Task to complete:
Whenever a line in the material below contains "slave", copy that line.

Task data:

### src/rtl/fixed_point.sv
// Shared fixed-point number format for the gfx datapath.
// Signed two's-complement Q8.8 raw value.
package fixed_point;

  typedef logic signed [15:0] fixed_point_t;

endpackage

### src/rtl/fixed_point_accumulator_if.sv
// Operand stream in, packet-sum stream out, for fixed_point_accumulator.
// master drives operands and result-ready; slave is the accumulator.
interface fixed_point_accumulator_if #(
  parameter int COUNT_W = 16
);
  import fixed_point::*;

  logic                in_valid;
  logic                in_ready;
  fixed_point_t        in_data;
  logic                in_last;
  logic                out_valid;
  logic                out_ready;
  fixed_point_t        out_data;
  logic                out_overflow;
  logic [COUNT_W-1:0]  out_count;

  modport master (
    output in_valid, in_data, in_last, out_ready,
    input  in_ready, out_valid, out_data, out_overflow, out_count
  );

  modport slave (
    input  in_valid, in_data, in_last, out_ready,
    output in_ready, out_valid, out_data, out_overflow, out_count
  );

endinterface

### src/rtl/fixed_point_accumulator.sv
// Streaming packet adder: sums fixed_point_t operands per packet, one result per packet.
// Define FIXED_POINT_ACC_SATURATE_EN to clamp overflowing adds instead of wrapping.
module fixed_point_accumulator #(
  parameter int COUNT_W = 16
) (
  input logic                      clk,
  input logic                      rst_n,
  fixed_point_accumulator_if.slave bus
);

  localparam int W = $bits(fixed_point::fixed_point_t);

  typedef enum logic [1:0] {
    IDLE,
    ACCUM,
    OUTPUT
  } state_t;

  state_t             state, state_nxt;
  logic [W-1:0]       acc, acc_nxt, acc_add, sum, din;
  logic               ovf, ovf_nxt, add_ovf, beat;
  logic [COUNT_W-1:0] cnt, cnt_nxt;

  assign din = bus.in_data;
  assign sum = acc + din;
  // Same operand signs with a differing result sign is the only overflow case.
  assign add_ovf = (acc[W-1] == din[W-1]) && (sum[W-1] != acc[W-1]);

`ifdef FIXED_POINT_ACC_SATURATE_EN
  assign acc_add = add_ovf ? (acc[W-1] ? {1'b1, {(W-1){1'b0}}}
                                       : {1'b0, {(W-1){1'b1}}})
                           : sum;
`else
  assign acc_add = sum;
`endif

  assign bus.in_ready     = (state != OUTPUT);
  assign bus.out_valid    = (state == OUTPUT);
  assign bus.out_data     = fixed_point::fixed_point_t'(acc);
  assign bus.out_overflow = ovf;
  assign bus.out_count    = cnt;

  assign beat = bus.in_valid && (state != OUTPUT);

  always_comb begin
    state_nxt = state;
    acc_nxt   = acc;
    ovf_nxt   = ovf;
    cnt_nxt   = cnt;
    case (state)
      IDLE: begin
        if (beat) begin
          acc_nxt   = din;
          ovf_nxt   = 1'b0;
          cnt_nxt   = COUNT_W'(1);
          state_nxt = bus.in_last ? OUTPUT : ACCUM;
        end
      end
      ACCUM: begin
        if (beat) begin
          acc_nxt = acc_add;
          ovf_nxt = ovf | add_ovf;
          cnt_nxt = (&cnt) ? cnt : cnt + 1'b1;
          if (bus.in_last) state_nxt = OUTPUT;
        end
      end
      OUTPUT: begin
        if (bus.out_ready) state_nxt = IDLE;
      end
      default: state_nxt = IDLE;
    endcase
  end

  always_ff @(posedge clk or negedge rst_n) begin
    if (!rst_n) begin
      state <= IDLE;
      acc   <= '0;
      ovf   <= 1'b0;
      cnt   <= '0;
    end else begin
      state <= state_nxt;
      acc   <= acc_nxt;
      ovf   <= ovf_nxt;
      cnt   <= cnt_nxt;
    end
  end

endmodule
### src/flat_wrapper.sv
// flat-port wrapper written by rule: the top's interface ports become plain ports
module fixed_point_accumulator_flat 
#(
  parameter int COUNT_W = 16
)
  (clk, rst_n, bus_in_valid, bus_in_data, bus_in_last, bus_out_ready, bus_in_ready, bus_out_valid, bus_out_data, bus_out_overflow, bus_out_count);
  fixed_point_accumulator_if #(.COUNT_W(COUNT_W)) bus_i ();
  input logic clk;
  input logic rst_n;
  input wire logic [$bits(bus_i.in_valid)-1:0] bus_in_valid;
  input wire logic [$bits(bus_i.in_data)-1:0] bus_in_data;
  input wire logic [$bits(bus_i.in_last)-1:0] bus_in_last;
  input wire logic [$bits(bus_i.out_ready)-1:0] bus_out_ready;
  output wire logic [$bits(bus_i.in_ready)-1:0] bus_in_ready;
  output wire logic [$bits(bus_i.out_valid)-1:0] bus_out_valid;
  output wire logic [$bits(bus_i.out_data)-1:0] bus_out_data;
  output wire logic [$bits(bus_i.out_overflow)-1:0] bus_out_overflow;
  output wire logic [$bits(bus_i.out_count)-1:0] bus_out_count;
  assign bus_i.in_valid = bus_in_valid;
  assign bus_i.in_data = bus_in_data;
  assign bus_i.in_last = bus_in_last;
  assign bus_i.out_ready = bus_out_ready;
  assign bus_in_ready = bus_i.in_ready;
  assign bus_out_valid = bus_i.out_valid;
  assign bus_out_data = bus_i.out_data;
  assign bus_out_overflow = bus_i.out_overflow;
  assign bus_out_count = bus_i.out_count;
  fixed_point_accumulator #(.COUNT_W(COUNT_W)) u_core (.clk(clk), .rst_n(rst_n), .bus(bus_i));
endmodule
### config.mk
export PLATFORM = sky130hd
export DESIGN_NAME = fixed_point_accumulator_flat
export DESIGN_NICKNAME = d
export VERILOG_FILES = /design/src/rtl/fixed_point.sv /design/src/rtl/fixed_point_accumulator_if.sv /design/src/rtl/fixed_point_accumulator.sv /design/src/flat_wrapper.sv
export SDC_FILE = /design/constraint.sdc
export NUM_CORES = 1
export LEC_CHECK = 0
export ABC_AREA = 1
export CAP_MARGIN = 10
export CORE_ASPECT_RATIO = 1.4
export CORE_MARGIN = 4
export CORE_UTILIZATION = 40
export DETAILED_ROUTE_END_ITERATION = 16
export MAX_ROUTING_LAYER = met4
export PLACE_DENSITY_LB_ADDON = 0.08
export SETUP_SLACK_MARGIN = 0.15
export SYNTH_ARGS = -nofsm -noshare
export SYNTH_HDL_FRONTEND = slang
export SYNTH_SLANG_ARGS = --single-unit
### constraint.sdc
create_clock -name clk -period 3.54 [get_ports clk]
set_clock_uncertainty 0.1 [all_clocks]
set_input_delay 0.354 -clock clk [delete_from_list [all_inputs] [get_ports clk]]
set_output_delay 0.354 -clock clk [all_outputs]
set_load 0.01 [all_outputs]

Solution for this problem:
// master drives operands and result-ready; slave is the accumulator.
  modport slave (
  fixed_point_accumulator_if.slave bus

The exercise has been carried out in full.